All customers of Dominion Energy Virginia and Appalachian Power in Virginia will begin soon to pay an extra monthly charge related to the coming Percentage of Income Payment Program, the General Assembly’s new electricity cost subsidy for low-income residential customers.
The PIPP was initially created in the 2020 Virginia Clean Economy Act and then revised with a bill in 2021, but just when then bill subsidies begin is still to be determined. The Department of Social Services, which will determine eligibility, still needs to devise the program. No start date is specified in the law.

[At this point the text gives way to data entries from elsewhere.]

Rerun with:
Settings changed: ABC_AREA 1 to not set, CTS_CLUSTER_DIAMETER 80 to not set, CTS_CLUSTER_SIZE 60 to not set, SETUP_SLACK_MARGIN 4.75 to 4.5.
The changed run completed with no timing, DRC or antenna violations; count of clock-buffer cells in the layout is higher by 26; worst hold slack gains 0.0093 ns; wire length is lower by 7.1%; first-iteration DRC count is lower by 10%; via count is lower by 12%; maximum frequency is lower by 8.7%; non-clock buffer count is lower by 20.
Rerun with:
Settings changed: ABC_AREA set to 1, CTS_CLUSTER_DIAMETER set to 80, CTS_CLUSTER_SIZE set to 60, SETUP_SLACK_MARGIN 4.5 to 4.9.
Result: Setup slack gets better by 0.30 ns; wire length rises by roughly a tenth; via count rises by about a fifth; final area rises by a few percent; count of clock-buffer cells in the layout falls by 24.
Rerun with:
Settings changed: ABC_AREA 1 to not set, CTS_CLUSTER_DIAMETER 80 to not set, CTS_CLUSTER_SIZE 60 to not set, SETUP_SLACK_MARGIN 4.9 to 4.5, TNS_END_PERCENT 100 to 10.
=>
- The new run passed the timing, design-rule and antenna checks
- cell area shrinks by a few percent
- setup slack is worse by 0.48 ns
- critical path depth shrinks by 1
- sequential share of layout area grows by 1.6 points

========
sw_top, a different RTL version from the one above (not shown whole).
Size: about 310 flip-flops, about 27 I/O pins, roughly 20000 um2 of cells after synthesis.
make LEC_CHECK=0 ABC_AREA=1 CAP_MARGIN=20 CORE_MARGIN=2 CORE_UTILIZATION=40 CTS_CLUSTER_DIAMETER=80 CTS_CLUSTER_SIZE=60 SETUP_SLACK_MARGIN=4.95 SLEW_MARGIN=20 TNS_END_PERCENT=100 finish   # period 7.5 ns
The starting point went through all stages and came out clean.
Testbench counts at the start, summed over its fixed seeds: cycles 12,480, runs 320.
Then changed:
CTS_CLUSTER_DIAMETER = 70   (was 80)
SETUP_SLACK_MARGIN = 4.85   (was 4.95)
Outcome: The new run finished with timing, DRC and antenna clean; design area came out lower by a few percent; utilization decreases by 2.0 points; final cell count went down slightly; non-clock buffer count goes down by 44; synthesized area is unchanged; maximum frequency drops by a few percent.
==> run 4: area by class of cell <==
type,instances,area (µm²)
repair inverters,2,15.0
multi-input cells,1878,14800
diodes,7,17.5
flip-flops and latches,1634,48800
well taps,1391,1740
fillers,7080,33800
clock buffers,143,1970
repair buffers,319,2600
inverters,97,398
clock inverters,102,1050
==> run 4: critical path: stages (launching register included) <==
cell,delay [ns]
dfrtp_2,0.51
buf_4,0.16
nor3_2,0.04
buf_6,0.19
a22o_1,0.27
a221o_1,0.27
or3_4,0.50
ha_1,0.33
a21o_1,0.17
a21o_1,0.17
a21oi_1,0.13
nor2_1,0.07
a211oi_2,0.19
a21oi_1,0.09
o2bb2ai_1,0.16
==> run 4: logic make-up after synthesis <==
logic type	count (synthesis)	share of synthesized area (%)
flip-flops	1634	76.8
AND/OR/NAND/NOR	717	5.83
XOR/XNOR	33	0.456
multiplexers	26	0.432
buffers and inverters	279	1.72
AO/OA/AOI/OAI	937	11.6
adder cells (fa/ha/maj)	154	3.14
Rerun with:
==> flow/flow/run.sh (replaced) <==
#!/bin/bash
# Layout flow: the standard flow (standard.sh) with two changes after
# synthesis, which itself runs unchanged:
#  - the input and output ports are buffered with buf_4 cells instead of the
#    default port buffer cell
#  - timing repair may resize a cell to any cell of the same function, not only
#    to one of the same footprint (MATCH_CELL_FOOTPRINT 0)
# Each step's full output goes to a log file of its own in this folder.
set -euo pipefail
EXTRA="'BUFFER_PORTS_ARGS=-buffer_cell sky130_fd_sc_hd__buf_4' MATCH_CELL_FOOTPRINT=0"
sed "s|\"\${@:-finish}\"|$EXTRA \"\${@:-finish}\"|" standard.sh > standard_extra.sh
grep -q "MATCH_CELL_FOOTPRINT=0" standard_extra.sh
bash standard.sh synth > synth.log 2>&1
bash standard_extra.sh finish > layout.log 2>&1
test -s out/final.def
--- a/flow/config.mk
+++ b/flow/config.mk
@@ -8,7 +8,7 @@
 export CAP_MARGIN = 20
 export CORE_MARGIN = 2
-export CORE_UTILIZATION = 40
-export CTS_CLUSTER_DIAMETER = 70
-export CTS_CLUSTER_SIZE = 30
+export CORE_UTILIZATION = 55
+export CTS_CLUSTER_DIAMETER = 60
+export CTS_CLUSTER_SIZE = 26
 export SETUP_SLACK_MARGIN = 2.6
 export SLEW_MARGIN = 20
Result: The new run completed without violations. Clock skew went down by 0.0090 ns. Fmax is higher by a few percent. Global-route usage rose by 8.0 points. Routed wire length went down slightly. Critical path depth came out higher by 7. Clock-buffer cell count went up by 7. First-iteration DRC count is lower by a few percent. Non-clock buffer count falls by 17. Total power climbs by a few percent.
This design comes from an exercise in tuning for small area, a short achievable clock period and few clock cycles per item on the open sky130 flow, not from production work. Function was checked by simulation only, so behaviour that the tests miss may differ from the original.

File: flow/design.v
package sw_pkg;
    localparam int SCORE_W = 8;
    localparam logic signed [SCORE_W-1:0] MATCH      = 8'sd2;
    localparam logic signed [SCORE_W-1:0] MISMATCH   = -8'sd1;
    localparam logic signed [SCORE_W-1:0] GAP_OPEN   = -8'sd2;   
    localparam logic signed [SCORE_W-1:0] GAP_EXTEND = -8'sd1;   
endpackage
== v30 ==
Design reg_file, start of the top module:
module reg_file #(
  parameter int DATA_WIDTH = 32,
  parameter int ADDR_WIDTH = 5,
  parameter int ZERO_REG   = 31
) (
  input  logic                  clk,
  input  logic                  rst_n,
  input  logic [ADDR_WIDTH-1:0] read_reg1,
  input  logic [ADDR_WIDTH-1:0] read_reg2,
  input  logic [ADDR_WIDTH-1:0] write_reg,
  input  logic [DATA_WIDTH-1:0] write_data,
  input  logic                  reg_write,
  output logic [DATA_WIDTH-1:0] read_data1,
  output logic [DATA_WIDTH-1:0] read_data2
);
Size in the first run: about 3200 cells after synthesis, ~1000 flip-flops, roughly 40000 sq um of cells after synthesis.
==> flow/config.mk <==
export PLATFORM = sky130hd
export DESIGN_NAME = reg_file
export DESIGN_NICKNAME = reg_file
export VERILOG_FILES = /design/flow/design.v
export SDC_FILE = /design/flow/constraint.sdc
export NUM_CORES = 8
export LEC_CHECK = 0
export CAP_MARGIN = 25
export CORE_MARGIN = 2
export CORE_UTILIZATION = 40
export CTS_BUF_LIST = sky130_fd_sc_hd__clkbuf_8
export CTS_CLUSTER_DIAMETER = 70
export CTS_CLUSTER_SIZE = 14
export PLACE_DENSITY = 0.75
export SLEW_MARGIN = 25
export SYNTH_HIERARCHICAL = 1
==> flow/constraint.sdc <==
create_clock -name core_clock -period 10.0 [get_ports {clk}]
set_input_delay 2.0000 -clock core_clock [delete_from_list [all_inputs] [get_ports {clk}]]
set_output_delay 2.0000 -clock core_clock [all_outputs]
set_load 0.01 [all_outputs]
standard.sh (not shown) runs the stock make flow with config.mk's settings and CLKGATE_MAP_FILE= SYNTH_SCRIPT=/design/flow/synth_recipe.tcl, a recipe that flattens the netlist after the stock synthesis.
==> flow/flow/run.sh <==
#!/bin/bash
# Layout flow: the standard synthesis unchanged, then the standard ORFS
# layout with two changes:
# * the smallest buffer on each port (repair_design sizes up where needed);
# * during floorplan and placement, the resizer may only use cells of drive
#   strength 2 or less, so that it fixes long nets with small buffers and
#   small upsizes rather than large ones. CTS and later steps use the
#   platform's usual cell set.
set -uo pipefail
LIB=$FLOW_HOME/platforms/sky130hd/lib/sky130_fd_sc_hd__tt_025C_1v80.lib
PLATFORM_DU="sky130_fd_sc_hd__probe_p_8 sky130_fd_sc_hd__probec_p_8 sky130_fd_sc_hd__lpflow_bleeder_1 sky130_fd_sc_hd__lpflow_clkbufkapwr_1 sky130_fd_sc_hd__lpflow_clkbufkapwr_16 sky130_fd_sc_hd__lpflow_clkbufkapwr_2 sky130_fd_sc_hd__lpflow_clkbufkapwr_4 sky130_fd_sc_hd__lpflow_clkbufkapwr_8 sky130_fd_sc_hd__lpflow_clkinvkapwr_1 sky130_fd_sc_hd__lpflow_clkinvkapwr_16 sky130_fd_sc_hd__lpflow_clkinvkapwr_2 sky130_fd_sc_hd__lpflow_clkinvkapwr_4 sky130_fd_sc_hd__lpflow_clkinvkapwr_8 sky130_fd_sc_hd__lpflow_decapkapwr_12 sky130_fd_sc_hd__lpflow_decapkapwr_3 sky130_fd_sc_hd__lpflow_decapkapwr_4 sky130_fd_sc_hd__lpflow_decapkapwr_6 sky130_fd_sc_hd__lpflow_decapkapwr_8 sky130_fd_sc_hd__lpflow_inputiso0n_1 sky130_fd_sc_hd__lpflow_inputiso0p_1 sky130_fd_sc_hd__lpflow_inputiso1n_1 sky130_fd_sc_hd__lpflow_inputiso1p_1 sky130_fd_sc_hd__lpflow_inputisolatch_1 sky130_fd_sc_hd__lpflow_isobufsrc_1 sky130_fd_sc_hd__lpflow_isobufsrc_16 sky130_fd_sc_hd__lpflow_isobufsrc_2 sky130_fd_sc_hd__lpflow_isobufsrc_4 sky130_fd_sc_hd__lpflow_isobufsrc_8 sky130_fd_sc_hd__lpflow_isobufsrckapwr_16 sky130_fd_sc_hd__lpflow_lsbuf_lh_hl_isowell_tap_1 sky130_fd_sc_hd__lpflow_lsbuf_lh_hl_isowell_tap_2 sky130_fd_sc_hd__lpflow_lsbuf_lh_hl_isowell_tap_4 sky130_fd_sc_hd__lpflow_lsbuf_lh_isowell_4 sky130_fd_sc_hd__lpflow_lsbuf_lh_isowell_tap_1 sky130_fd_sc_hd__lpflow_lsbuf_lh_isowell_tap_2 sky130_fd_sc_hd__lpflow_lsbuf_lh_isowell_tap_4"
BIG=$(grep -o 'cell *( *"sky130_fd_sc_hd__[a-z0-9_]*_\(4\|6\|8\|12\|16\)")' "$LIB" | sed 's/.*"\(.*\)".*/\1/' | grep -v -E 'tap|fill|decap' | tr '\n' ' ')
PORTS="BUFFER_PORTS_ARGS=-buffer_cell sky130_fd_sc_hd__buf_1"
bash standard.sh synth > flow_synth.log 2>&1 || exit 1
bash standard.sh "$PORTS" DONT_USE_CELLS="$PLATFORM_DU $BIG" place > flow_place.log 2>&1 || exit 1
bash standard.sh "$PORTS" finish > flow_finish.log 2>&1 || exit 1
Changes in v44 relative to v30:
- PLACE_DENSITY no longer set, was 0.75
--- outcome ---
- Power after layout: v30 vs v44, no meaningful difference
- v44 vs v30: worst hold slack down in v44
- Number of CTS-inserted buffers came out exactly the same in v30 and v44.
Background: an optimization exercise with open tools, aiming at small area, a short achievable clock period and few clock cycles. Do not read the settings as production practice.
The RTL was checked by simulation tests, not by an equivalence proof against the original design.
Power and IR drop assume default switching activity.

== maple ==
==> flow/design.v <==
package tetris_pkg;
    localparam int BOARD_W = 10;
    localparam int BOARD_H = 20;
    typedef logic [3:0] col_t;
    typedef logic [4:0] row_t;
    localparam col_t LAST_COL = col_t'(BOARD_W - 1);
    localparam row_t LAST_ROW = row_t'(BOARD_H - 1);
    localparam logic [23:0] RGB_BORDER     = 24'h808080;
    localparam logic [23:0] RGB_BACKGROUND = 24'h000000;
    function automatic logic [23:0] palette(input logic [2:0] c);
        logic [23:0] rgb;
        case (c)
            3'd0:     rgb = 24'h202020;
            3'd1:     rgb = 24'h00FFFF;
            3'd2:     rgb = 24'hFFFF00;
            3'd3:     rgb = 24'hA000F0;
            3'd4:     rgb = 24'h00F000;
            3'd5:     rgb = 24'hF00000;
            3'd6:     rgb = 24'h0000F0;
            3'd7:     rgb = 24'hF0A000;
            default: rgb = RGB_BACKGROUND;
        endcase
        palette = rgb;
    endfunction
endpackage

The bill charges we will be paying in advance are just to raise the $3 million per year that is being allocated to cover that administrative task. The General Assembly has ordered customers to pay that, too, perhaps not being aware that it would soon be sitting on a $2.6 billion surplus.
Here are the July 29 State Corporation Commission orders establishing the charge for Dominion and APCo customers. Dominion customers will provide $2.4 million and APCo customers $600,000 per year. Far larger amounts will be collected when the benefits begin to flow in the future.
Do not confuse PIPP with the amounts ratepayers are also being charged for unpaid Dominion bills during the pandemic, including the $206 million Dominion is seeking to charge off in the pending rate case. The General Assembly convening today has a proposal to extend the moratorium on disconnects for non-payment to March 2022.
The PIPP plan now is to determine eligibility based on 150% of the federal income poverty level, about $40,000 for a family of four. Eligible families will only have to pay 6% of their income for an electric bill that does not include electric heat, and 10% of income for a bill that does include electric heat. The extra charge, a tax really, added to the bills of others cover the rest if the bill is larger than that.
Additional funds will also be spent on efforts to reduce energy usage by PIPP households, in ways yet to be determined. Some of the more aggressive language (“whole home refits”) considered in the past General Assembly session didn’t survive.
The 2021 legislation capped the program at $100 million in benefits per year for Dominion customers and $25 million for those of APCo in the western parts of the state. Before the 2021 bill, the SCC had been considering initial universal service fees to pay for PIPP of $1.15 per 1,000 kWh for Dominion and $1.80 per 1,000 kWh for APCo. Whenever this really kicks off, those may be close to the final amounts. Initially.
It is called a universal service fee because all customers pay the same amount, and customers in the two monopoly territories who use other suppliers still must pay. It cannot be bypassed. Resistance has proved futile. Residential, commercial, industrial and government customers all pay the same charge per kilowatt hour, not the case with the rest of their bills.
But until the programs start, the initial charge will be pennies a month, a placeholder for things to come. With the caps established in the Code of Virginia now, it will take General Assembly action to lift them. It is not unreasonable to expect that pressure to do so will rise as the costs of Virginia’s green energy transformation being to spike everybody’s bills. In other states where this exists, natural gas and other utilities also impose surcharges to cover low-income subsidies.
For Dominion customers, another charge in pending, this one substantially larger. The SCC has still not issue a final ruling in its review of the company’s plan to add yet another rate adjustment clause (RAC) for the Regional Greenhouse Gas Initiative. During the case, waiting simply for a final order, the figure of $2.39 per 1,000 kWh was discussed. When that is decided, Bacon’s Rebellion will provide details.
What’s the delay? Dominion has been demanding and some consumer groups have been resisting the inclusion of financing costs in the special charge added to bills. It is a small amount of the total now, but again, could grow once established.
The average Virginia residential electric bill is not really 1,000 kWh per month but more like 1,100. These two charges for Dominion home customers, totally unrelated to the cost of service for those who pay it, will be another $4 per month or almost $50 per year or more for many households. It will be a substantial annual number for commercial and large industrial users.
The General Assembly likes taxing you indirectly through your electric bill and hopes you never notice. Most Virginians haven’t.